Write out, word for word, the part of the listing below that opens with the line containing "export PLATFORM = sky130hd" and closes with the line containing "export CTS_CLUSTER_DIAMETER = 40", keeping both of those lines and adding no others.
"""
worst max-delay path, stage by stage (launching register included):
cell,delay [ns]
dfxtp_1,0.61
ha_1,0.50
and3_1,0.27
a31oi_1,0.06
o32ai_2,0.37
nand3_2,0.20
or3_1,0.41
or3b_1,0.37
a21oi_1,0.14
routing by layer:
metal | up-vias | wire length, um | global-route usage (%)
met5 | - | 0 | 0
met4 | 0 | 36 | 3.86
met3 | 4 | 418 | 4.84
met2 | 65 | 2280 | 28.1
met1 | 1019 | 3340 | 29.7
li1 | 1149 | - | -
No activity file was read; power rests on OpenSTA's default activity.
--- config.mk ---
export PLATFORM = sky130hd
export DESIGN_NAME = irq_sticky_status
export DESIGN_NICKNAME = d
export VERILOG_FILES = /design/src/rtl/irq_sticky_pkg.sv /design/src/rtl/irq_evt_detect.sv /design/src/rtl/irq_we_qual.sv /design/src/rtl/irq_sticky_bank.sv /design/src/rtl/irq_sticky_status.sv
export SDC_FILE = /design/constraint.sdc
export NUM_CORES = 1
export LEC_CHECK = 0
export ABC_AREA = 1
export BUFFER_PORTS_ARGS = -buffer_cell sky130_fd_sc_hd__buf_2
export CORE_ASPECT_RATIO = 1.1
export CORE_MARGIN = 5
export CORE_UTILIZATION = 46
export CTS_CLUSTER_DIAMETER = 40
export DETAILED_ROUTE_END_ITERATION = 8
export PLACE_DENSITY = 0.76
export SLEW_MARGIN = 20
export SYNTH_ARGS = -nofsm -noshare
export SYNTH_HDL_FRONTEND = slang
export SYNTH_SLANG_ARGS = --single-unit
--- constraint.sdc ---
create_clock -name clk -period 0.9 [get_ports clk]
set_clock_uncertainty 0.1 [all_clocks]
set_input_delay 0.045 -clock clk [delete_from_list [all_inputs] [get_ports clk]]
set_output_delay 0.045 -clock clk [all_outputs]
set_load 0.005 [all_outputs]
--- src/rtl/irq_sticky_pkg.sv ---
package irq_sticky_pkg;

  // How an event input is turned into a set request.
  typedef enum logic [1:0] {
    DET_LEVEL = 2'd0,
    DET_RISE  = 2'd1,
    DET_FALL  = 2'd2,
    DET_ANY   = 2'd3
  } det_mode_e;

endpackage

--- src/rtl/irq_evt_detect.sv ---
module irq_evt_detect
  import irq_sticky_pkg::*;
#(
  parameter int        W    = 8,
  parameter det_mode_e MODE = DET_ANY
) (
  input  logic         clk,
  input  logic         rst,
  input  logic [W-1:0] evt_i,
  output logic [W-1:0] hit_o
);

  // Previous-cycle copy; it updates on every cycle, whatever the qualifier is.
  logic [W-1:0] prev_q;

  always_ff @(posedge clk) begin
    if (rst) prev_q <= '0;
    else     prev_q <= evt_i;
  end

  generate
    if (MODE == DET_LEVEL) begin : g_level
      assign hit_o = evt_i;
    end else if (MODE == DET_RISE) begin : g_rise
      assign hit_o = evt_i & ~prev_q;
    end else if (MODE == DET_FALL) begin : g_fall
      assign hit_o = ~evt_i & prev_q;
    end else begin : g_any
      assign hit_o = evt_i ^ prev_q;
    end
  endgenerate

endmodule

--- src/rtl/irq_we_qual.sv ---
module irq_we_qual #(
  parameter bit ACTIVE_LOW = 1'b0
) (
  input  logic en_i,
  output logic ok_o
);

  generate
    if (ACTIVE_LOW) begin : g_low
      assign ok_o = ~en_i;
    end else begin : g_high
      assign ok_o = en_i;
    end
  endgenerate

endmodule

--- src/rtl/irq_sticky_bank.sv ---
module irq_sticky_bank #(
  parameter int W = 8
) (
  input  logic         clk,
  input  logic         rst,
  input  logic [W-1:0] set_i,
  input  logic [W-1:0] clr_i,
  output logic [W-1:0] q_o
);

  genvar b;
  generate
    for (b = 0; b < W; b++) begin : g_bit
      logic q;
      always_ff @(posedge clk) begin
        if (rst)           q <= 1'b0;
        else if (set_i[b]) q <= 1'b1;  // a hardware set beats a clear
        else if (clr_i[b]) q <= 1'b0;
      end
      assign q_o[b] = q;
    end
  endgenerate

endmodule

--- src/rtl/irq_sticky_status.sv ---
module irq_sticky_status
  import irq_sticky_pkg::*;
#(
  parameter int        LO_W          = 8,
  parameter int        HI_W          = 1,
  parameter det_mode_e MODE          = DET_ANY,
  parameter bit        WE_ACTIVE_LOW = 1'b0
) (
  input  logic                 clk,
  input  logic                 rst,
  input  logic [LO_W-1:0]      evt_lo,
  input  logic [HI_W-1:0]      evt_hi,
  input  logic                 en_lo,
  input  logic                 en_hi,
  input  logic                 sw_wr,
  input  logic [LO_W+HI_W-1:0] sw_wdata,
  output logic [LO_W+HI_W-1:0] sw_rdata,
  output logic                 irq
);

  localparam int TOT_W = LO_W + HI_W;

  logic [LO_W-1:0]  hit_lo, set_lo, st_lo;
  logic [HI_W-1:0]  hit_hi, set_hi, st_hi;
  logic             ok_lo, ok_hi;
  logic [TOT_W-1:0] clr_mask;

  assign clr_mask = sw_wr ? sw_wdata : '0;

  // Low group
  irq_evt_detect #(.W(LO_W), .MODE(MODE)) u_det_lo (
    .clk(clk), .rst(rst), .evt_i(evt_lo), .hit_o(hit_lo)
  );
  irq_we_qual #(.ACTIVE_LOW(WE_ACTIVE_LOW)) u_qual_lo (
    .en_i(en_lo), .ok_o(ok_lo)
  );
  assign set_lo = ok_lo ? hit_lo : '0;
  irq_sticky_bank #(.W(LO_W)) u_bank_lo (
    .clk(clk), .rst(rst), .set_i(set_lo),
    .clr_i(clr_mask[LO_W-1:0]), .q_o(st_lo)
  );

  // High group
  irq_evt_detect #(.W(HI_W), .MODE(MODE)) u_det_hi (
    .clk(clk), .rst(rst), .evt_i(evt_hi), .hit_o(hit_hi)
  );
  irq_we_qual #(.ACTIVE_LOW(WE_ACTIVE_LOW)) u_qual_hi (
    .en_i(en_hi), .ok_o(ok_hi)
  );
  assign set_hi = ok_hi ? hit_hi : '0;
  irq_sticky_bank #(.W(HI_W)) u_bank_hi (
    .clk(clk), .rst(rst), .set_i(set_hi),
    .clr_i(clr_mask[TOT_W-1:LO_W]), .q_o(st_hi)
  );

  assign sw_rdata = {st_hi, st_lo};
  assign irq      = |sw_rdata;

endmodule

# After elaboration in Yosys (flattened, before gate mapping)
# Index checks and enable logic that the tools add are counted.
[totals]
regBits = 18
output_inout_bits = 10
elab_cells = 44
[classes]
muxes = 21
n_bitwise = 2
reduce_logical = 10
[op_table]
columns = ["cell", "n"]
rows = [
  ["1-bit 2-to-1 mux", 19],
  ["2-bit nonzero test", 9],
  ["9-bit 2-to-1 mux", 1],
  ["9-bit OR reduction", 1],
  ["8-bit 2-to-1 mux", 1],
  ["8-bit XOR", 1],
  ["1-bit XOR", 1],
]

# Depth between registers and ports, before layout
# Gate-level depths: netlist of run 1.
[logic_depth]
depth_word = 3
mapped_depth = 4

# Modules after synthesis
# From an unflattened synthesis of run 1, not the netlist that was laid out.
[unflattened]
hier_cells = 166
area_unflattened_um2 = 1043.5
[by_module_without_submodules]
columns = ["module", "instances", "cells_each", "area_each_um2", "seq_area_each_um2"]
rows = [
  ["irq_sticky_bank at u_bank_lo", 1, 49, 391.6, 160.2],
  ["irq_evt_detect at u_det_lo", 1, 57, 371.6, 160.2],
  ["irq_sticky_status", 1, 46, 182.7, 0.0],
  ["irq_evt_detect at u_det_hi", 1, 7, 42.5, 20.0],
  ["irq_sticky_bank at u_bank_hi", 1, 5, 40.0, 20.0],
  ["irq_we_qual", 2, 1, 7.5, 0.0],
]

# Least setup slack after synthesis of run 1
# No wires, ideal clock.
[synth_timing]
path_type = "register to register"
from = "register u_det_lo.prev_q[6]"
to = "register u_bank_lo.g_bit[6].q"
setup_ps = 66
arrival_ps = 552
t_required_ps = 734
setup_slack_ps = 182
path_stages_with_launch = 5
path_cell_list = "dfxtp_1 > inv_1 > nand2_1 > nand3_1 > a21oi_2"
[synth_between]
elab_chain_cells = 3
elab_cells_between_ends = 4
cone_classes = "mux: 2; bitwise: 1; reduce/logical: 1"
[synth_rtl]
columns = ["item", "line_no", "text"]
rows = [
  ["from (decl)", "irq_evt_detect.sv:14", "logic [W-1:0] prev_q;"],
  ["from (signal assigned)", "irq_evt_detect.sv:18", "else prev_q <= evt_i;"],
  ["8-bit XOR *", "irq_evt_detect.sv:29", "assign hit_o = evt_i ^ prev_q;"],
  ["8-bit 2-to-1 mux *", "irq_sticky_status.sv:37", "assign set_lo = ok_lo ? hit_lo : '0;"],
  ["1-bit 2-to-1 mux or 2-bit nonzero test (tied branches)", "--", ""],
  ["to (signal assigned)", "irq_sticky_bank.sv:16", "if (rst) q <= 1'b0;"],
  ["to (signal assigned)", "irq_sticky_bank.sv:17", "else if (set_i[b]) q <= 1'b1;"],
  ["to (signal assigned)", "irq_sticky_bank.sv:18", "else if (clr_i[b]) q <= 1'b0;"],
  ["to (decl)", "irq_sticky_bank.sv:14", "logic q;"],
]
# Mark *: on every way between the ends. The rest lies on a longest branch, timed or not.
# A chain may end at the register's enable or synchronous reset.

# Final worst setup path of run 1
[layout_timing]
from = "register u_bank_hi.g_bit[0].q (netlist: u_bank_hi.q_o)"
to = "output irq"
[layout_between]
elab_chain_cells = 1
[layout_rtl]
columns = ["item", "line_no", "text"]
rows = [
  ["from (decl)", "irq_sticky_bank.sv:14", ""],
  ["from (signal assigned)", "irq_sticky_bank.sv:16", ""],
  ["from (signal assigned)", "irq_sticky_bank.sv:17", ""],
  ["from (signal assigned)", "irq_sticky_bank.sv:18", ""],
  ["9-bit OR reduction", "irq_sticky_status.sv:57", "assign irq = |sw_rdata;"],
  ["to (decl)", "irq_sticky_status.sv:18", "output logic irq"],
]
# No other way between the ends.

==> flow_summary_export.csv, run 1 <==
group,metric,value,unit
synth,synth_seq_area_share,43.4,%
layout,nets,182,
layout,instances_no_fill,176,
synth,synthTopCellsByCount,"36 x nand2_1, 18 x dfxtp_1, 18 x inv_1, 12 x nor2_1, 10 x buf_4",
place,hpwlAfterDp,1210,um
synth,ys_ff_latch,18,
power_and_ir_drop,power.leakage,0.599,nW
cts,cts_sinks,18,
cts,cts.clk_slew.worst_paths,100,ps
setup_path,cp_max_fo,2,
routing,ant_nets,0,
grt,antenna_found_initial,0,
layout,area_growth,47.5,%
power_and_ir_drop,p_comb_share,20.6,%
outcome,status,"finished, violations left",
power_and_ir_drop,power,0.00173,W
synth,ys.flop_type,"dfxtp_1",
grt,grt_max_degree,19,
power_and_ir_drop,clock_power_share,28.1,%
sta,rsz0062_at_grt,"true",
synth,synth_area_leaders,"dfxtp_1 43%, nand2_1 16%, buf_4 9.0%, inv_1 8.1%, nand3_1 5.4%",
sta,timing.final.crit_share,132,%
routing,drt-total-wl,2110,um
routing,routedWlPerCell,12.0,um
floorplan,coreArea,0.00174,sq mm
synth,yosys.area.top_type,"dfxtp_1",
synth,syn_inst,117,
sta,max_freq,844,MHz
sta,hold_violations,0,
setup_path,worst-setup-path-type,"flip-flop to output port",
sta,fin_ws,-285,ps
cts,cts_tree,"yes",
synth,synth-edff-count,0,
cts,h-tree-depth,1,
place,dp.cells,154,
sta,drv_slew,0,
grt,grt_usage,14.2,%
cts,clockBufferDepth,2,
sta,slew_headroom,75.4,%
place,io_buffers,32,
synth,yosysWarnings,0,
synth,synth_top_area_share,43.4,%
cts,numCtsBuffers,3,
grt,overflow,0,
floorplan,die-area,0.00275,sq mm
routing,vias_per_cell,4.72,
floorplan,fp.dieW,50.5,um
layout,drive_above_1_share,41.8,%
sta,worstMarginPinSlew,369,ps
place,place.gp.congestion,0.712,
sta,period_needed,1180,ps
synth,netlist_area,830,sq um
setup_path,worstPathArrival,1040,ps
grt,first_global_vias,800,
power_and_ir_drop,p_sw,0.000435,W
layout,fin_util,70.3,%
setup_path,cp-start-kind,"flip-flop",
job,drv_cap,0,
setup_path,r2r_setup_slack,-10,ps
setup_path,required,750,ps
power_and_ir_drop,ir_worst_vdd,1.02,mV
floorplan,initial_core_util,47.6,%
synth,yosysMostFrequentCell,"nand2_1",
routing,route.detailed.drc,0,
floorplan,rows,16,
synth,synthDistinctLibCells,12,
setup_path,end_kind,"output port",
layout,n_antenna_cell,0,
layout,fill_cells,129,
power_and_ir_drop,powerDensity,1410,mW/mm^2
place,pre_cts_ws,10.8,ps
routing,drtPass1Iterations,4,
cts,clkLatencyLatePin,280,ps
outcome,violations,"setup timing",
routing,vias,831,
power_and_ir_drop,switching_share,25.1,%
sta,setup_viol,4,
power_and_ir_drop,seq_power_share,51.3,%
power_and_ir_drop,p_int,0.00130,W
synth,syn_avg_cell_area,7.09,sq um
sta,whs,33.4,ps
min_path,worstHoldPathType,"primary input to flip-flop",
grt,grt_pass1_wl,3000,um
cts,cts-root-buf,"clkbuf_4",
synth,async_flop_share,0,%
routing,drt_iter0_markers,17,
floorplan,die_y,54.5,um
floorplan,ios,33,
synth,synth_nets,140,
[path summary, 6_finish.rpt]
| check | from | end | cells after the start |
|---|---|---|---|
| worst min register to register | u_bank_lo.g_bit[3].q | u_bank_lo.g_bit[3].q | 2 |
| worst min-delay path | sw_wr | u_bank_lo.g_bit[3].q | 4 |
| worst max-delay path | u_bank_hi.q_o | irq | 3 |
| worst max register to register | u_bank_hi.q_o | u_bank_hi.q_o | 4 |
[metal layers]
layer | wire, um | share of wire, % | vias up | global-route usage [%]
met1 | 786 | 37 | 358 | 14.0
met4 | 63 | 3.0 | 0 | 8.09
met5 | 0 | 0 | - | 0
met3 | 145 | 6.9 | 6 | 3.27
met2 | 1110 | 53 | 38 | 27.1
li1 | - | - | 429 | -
"""
● Response area
export PLATFORM = sky130hd
export DESIGN_NAME = irq_sticky_status
export DESIGN_NICKNAME = d
export VERILOG_FILES = /design/src/rtl/irq_sticky_pkg.sv /design/src/rtl/irq_evt_detect.sv /design/src/rtl/irq_we_qual.sv /design/src/rtl/irq_sticky_bank.sv /design/src/rtl/irq_sticky_status.sv
export SDC_FILE = /design/constraint.sdc
export NUM_CORES = 1
export LEC_CHECK = 0
export ABC_AREA = 1
export BUFFER_PORTS_ARGS = -buffer_cell sky130_fd_sc_hd__buf_2
export CORE_ASPECT_RATIO = 1.1
export CORE_MARGIN = 5
export CORE_UTILIZATION = 46
export CTS_CLUSTER_DIAMETER = 40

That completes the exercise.